__DIRECTIONS FOR THIS TASK__
Give back all the data exactly as it was written.

__GIVEN ENTRIES__

##############################

$ cat src/rtl/fixed_point_multiplier.sv
// Two-stage signed fixed-point multiplier: full-precision product, then
// rescale by FRAC_BITS with optional round-half-up and optional saturation.
module fixed_point_multiplier #(
  parameter int DATA_WIDTH = 10,
  parameter int FRAC_BITS  = 8,
  parameter int ROUND      = 0,
  parameter int SATURATE   = 0
) (
  input  logic                    clk,
  input  logic                    rst_n,
  fixed_point_multiplier_if.slave bus
);
  localparam int PW = 2 * DATA_WIDTH;
  localparam int RW = PW + 1;

  // Rounding constant lives in RW bits so P + 2^(FRAC_BITS-1) never overflows.
  localparam logic signed [RW-1:0] RND_C =
      (ROUND != 0 && FRAC_BITS > 0) ? (RW'(1) << ((FRAC_BITS > 0) ? FRAC_BITS - 1 : 0))
                                    : '0;
  localparam logic signed [RW-1:0] SAT_MAX =
      {{(DATA_WIDTH + 2){1'b0}}, {(DATA_WIDTH - 1){1'b1}}};
  localparam logic signed [RW-1:0] SAT_MIN =
      {{(DATA_WIDTH + 2){1'b1}}, {(DATA_WIDTH - 1){1'b0}}};

  logic signed [PW-1:0]         coef_ext;
  logic signed [PW-1:0]         data_ext;
  logic signed [PW-1:0]         prod_d;
  logic signed [PW-1:0]         prod_q;
  logic                         v1_q;
  logic signed [RW-1:0]         sum_d;
  logic signed [RW-1:0]         shifted_d;
  logic                         over_d;
  logic                         under_d;
  logic signed [DATA_WIDTH-1:0] product_d;
  logic signed [DATA_WIDTH-1:0] product_q;
  logic                         out_valid_q;

  assign coef_ext = {{DATA_WIDTH{bus.coef[DATA_WIDTH-1]}}, bus.coef};
  assign data_ext = {{DATA_WIDTH{bus.data[DATA_WIDTH-1]}}, bus.data};
  assign prod_d   = coef_ext * data_ext;

  assign sum_d     = {prod_q[PW-1], prod_q} + RND_C;
  assign shifted_d = sum_d >>> FRAC_BITS;
  assign over_d    = (shifted_d > SAT_MAX);
  assign under_d   = (shifted_d < SAT_MIN);

  always_comb begin
    product_d = shifted_d[DATA_WIDTH-1:0];
    if (SATURATE != 0) begin
      if (over_d) begin
        product_d = SAT_MAX[DATA_WIDTH-1:0];
      end else if (under_d) begin
        product_d = SAT_MIN[DATA_WIDTH-1:0];
      end
    end
  end

  always_ff @(posedge clk or negedge rst_n) begin
    if (!rst_n) begin
      prod_q      <= '0;
      v1_q        <= 1'b0;
      product_q   <= '0;
      out_valid_q <= 1'b0;
    end else begin
      prod_q      <= prod_d;
      v1_q        <= bus.in_valid;
      product_q   <= product_d;
      out_valid_q <= v1_q;
    end
  end

  assign bus.product   = product_q;
  assign bus.out_valid = out_valid_q;
endmodule

$ cat src/flat_wrapper.sv
// flat-port wrapper written by rule: the top's interface ports become plain ports
module fixed_point_multiplier_flat 
#(
  parameter int DATA_WIDTH = 10,
  parameter int FRAC_BITS  = 8,
  parameter int ROUND      = 0,
  parameter int SATURATE   = 0
)
  (clk, rst_n, bus_in_valid, bus_coef, bus_data, bus_out_valid, bus_product);
  fixed_point_multiplier_if #(.DATA_WIDTH(DATA_WIDTH)) bus_i ();
  input  logic clk;
  input  logic rst_n;
  input wire logic [$bits(bus_i.in_valid)-1:0] bus_in_valid;
  input wire logic [$bits(bus_i.coef)-1:0] bus_coef;
  input wire logic [$bits(bus_i.data)-1:0] bus_data;
  output wire logic [$bits(bus_i.out_valid)-1:0] bus_out_valid;
  output wire logic [$bits(bus_i.product)-1:0] bus_product;
  assign bus_i.in_valid = bus_in_valid;
  assign bus_i.coef = bus_coef;
  assign bus_i.data = bus_data;
  assign bus_out_valid = bus_i.out_valid;
  assign bus_product = bus_i.product;
  fixed_point_multiplier #(.DATA_WIDTH(DATA_WIDTH), .FRAC_BITS(FRAC_BITS), .ROUND(ROUND), .SATURATE(SATURATE)) u_core (.clk(clk), .rst_n(rst_n), .bus(bus_i));
endmodule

##############################

__WRITTEN REPLY__
$ cat src/rtl/fixed_point_multiplier.sv
// Two-stage signed fixed-point multiplier: full-precision product, then
// rescale by FRAC_BITS with optional round-half-up and optional saturation.
module fixed_point_multiplier #(
  parameter int DATA_WIDTH = 10,
  parameter int FRAC_BITS  = 8,
  parameter int ROUND      = 0,
  parameter int SATURATE   = 0
) (
  input  logic                    clk,
  input  logic                    rst_n,
  fixed_point_multiplier_if.slave bus
);
  localparam int PW = 2 * DATA_WIDTH;
  localparam int RW = PW + 1;

  // Rounding constant lives in RW bits so P + 2^(FRAC_BITS-1) never overflows.
  localparam logic signed [RW-1:0] RND_C =
      (ROUND != 0 && FRAC_BITS > 0) ? (RW'(1) << ((FRAC_BITS > 0) ? FRAC_BITS - 1 : 0))
                                    : '0;
  localparam logic signed [RW-1:0] SAT_MAX =
      {{(DATA_WIDTH + 2){1'b0}}, {(DATA_WIDTH - 1){1'b1}}};
  localparam logic signed [RW-1:0] SAT_MIN =
      {{(DATA_WIDTH + 2){1'b1}}, {(DATA_WIDTH - 1){1'b0}}};

  logic signed [PW-1:0]         coef_ext;
  logic signed [PW-1:0]         data_ext;
  logic signed [PW-1:0]         prod_d;
  logic signed [PW-1:0]         prod_q;
  logic                         v1_q;
  logic signed [RW-1:0]         sum_d;
  logic signed [RW-1:0]         shifted_d;
  logic                         over_d;
  logic                         under_d;
  logic signed [DATA_WIDTH-1:0] product_d;
  logic signed [DATA_WIDTH-1:0] product_q;
  logic                         out_valid_q;

  assign coef_ext = {{DATA_WIDTH{bus.coef[DATA_WIDTH-1]}}, bus.coef};
  assign data_ext = {{DATA_WIDTH{bus.data[DATA_WIDTH-1]}}, bus.data};
  assign prod_d   = coef_ext * data_ext;

  assign sum_d     = {prod_q[PW-1], prod_q} + RND_C;
  assign shifted_d = sum_d >>> FRAC_BITS;
  assign over_d    = (shifted_d > SAT_MAX);
  assign under_d   = (shifted_d < SAT_MIN);

  always_comb begin
    product_d = shifted_d[DATA_WIDTH-1:0];
    if (SATURATE != 0) begin
      if (over_d) begin
        product_d = SAT_MAX[DATA_WIDTH-1:0];
      end else if (under_d) begin
        product_d = SAT_MIN[DATA_WIDTH-1:0];
      end
    end
  end

  always_ff @(posedge clk or negedge rst_n) begin
    if (!rst_n) begin
      prod_q      <= '0;
      v1_q        <= 1'b0;
      product_q   <= '0;
      out_valid_q <= 1'b0;
    end else begin
      prod_q      <= prod_d;
      v1_q        <= bus.in_valid;
      product_q   <= product_d;
      out_valid_q <= v1_q;
    end
  end

  assign bus.product   = product_q;
  assign bus.out_valid = out_valid_q;
endmodule

$ cat src/flat_wrapper.sv
// flat-port wrapper written by rule: the top's interface ports become plain ports
module fixed_point_multiplier_flat 
#(
  parameter int DATA_WIDTH = 10,
  parameter int FRAC_BITS  = 8,
  parameter int ROUND      = 0,
  parameter int SATURATE   = 0
)
  (clk, rst_n, bus_in_valid, bus_coef, bus_data, bus_out_valid, bus_product);
  fixed_point_multiplier_if #(.DATA_WIDTH(DATA_WIDTH)) bus_i ();
  input  logic clk;
  input  logic rst_n;
  input wire logic [$bits(bus_i.in_valid)-1:0] bus_in_valid;
  input wire logic [$bits(bus_i.coef)-1:0] bus_coef;
  input wire logic [$bits(bus_i.data)-1:0] bus_data;
  output wire logic [$bits(bus_i.out_valid)-1:0] bus_out_valid;
  output wire logic [$bits(bus_i.product)-1:0] bus_product;
  assign bus_i.in_valid = bus_in_valid;
  assign bus_i.coef = bus_coef;
  assign bus_i.data = bus_data;
  assign bus_out_valid = bus_i.out_valid;
  assign bus_product = bus_i.product;
  fixed_point_multiplier #(.DATA_WIDTH(DATA_WIDTH), .FRAC_BITS(FRAC_BITS), .ROUND(ROUND), .SATURATE(SATURATE)) u_core (.clk(clk), .rst_n(rst_n), .bus(bus_i));
endmodule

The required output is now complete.